YOUR TASK – Pull every line with "output" from the entries below.

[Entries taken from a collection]
--

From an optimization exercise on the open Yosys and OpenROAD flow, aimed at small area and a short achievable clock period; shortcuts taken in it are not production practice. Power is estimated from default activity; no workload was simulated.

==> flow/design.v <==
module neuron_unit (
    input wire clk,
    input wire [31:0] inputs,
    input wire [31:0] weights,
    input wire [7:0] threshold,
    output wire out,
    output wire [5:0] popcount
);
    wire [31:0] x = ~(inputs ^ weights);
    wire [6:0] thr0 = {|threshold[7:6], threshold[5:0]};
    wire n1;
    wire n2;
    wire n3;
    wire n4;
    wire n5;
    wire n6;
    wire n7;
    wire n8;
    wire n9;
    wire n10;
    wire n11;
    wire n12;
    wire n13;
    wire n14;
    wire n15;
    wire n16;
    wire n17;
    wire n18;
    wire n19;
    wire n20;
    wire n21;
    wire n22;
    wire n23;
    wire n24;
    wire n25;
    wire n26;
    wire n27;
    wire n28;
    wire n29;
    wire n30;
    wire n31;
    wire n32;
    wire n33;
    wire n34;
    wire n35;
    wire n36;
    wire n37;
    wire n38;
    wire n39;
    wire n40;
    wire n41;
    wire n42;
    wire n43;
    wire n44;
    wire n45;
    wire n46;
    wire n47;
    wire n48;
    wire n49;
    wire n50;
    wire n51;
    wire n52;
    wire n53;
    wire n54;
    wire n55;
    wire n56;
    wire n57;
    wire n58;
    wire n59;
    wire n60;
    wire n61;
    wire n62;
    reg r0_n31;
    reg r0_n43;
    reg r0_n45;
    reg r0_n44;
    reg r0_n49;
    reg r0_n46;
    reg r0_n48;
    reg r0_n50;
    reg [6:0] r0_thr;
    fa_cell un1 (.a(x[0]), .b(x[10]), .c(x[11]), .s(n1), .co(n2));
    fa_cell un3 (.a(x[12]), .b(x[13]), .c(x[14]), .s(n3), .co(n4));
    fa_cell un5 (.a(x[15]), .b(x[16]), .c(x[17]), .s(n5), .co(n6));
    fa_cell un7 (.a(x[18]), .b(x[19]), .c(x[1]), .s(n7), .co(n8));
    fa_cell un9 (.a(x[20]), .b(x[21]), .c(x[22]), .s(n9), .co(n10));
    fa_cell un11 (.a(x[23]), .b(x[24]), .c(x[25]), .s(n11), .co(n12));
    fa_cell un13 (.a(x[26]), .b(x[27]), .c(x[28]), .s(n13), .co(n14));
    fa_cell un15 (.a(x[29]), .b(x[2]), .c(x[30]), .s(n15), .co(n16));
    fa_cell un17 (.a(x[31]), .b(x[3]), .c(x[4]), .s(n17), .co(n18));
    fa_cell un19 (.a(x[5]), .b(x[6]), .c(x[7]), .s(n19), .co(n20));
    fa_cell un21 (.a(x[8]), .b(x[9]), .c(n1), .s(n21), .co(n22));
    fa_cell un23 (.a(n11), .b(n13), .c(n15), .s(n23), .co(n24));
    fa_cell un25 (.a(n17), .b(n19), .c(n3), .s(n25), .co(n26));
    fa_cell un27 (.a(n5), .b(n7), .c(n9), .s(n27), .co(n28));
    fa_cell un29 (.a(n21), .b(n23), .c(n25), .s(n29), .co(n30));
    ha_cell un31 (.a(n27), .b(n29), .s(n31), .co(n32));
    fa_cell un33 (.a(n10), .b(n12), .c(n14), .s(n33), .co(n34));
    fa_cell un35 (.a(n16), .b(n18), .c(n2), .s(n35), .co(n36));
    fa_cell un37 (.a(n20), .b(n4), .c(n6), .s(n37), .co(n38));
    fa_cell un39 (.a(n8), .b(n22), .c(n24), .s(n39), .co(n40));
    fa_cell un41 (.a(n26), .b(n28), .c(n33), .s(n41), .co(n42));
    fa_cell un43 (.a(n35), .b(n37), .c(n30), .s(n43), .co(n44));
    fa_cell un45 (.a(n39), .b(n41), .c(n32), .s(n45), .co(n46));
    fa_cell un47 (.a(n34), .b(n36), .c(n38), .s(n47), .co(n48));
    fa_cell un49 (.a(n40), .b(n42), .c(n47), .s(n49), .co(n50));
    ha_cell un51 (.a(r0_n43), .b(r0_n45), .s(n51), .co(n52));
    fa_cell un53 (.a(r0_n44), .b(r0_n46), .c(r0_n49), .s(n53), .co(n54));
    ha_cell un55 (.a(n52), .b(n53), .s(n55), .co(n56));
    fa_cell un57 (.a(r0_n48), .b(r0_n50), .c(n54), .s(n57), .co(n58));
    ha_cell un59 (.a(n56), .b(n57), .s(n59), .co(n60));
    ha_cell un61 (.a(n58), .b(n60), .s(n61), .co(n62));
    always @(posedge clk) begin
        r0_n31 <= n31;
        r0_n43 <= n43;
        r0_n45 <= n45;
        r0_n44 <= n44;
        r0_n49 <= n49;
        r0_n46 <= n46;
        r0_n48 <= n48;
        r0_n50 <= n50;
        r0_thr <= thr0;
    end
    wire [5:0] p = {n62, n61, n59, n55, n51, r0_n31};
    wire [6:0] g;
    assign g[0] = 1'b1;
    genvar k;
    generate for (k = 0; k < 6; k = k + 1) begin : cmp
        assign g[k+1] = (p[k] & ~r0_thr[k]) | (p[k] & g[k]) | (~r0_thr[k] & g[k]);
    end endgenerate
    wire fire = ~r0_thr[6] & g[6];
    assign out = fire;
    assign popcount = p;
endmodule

--

SOLUTION TO THIS TASK –
    output wire out,
    output wire [5:0] popcount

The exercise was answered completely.